⟨

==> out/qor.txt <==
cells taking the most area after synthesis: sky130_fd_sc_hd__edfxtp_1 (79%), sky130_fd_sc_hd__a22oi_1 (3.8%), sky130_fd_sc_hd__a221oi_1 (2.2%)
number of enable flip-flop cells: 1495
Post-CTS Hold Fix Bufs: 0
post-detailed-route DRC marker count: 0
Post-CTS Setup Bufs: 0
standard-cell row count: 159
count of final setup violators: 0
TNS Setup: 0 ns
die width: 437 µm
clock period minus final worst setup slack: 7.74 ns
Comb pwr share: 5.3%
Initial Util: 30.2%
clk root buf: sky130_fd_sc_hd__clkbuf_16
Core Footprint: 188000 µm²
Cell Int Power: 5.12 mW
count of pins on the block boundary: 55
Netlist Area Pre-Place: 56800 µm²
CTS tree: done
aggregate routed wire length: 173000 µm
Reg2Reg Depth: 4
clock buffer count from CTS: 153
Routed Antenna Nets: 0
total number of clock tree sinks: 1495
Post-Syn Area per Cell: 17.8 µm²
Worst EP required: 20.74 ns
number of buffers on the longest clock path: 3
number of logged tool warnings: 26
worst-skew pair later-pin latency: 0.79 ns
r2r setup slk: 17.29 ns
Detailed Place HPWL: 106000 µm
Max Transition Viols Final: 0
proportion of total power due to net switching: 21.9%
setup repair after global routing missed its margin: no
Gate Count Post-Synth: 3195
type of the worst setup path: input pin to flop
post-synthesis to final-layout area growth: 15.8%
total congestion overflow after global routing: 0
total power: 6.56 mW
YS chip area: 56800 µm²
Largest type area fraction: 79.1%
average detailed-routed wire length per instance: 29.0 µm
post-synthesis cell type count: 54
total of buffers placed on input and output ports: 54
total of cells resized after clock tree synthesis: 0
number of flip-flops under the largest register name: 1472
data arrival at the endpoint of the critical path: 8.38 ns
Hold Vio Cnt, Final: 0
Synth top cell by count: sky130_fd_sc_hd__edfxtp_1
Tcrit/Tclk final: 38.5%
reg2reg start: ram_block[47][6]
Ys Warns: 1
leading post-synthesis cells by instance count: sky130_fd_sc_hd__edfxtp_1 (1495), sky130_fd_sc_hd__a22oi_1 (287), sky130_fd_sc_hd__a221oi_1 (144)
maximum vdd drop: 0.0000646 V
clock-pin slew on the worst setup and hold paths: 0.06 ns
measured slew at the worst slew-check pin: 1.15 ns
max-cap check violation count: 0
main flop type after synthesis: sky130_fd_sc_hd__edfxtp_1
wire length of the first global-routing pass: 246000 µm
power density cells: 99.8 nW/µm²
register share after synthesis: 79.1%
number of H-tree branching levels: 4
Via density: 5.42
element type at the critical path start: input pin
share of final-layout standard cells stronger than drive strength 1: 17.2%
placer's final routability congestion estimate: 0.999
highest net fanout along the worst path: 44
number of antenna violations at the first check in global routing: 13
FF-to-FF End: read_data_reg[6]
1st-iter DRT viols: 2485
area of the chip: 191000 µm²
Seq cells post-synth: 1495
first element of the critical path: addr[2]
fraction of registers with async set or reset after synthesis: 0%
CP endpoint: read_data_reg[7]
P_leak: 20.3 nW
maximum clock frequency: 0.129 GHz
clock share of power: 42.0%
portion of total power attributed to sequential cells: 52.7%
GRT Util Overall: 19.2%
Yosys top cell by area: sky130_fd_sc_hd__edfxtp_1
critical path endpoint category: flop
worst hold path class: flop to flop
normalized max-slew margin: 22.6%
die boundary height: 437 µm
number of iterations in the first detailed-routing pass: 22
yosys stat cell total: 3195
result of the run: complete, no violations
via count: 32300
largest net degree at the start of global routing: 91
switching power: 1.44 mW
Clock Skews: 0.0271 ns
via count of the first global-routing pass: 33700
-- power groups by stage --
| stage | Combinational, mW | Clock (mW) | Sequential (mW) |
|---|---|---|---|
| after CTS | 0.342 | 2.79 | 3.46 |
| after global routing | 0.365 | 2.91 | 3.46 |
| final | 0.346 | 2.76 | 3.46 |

⟩

EXERCISE AIM
Up to and including the line with "count of pins on the block boundary: 55", repeat the data exactly, starting from its first line; nothing else belongs in the response.

YOUR RESPONSE
==> out/qor.txt <==
cells taking the most area after synthesis: sky130_fd_sc_hd__edfxtp_1 (79%), sky130_fd_sc_hd__a22oi_1 (3.8%), sky130_fd_sc_hd__a221oi_1 (2.2%)
number of enable flip-flop cells: 1495
Post-CTS Hold Fix Bufs: 0
post-detailed-route DRC marker count: 0
Post-CTS Setup Bufs: 0
standard-cell row count: 159
count of final setup violators: 0
TNS Setup: 0 ns
die width: 437 µm
clock period minus final worst setup slack: 7.74 ns
Comb pwr share: 5.3%
Initial Util: 30.2%
clk root buf: sky130_fd_sc_hd__clkbuf_16
Core Footprint: 188000 µm²
Cell Int Power: 5.12 mW
count of pins on the block boundary: 55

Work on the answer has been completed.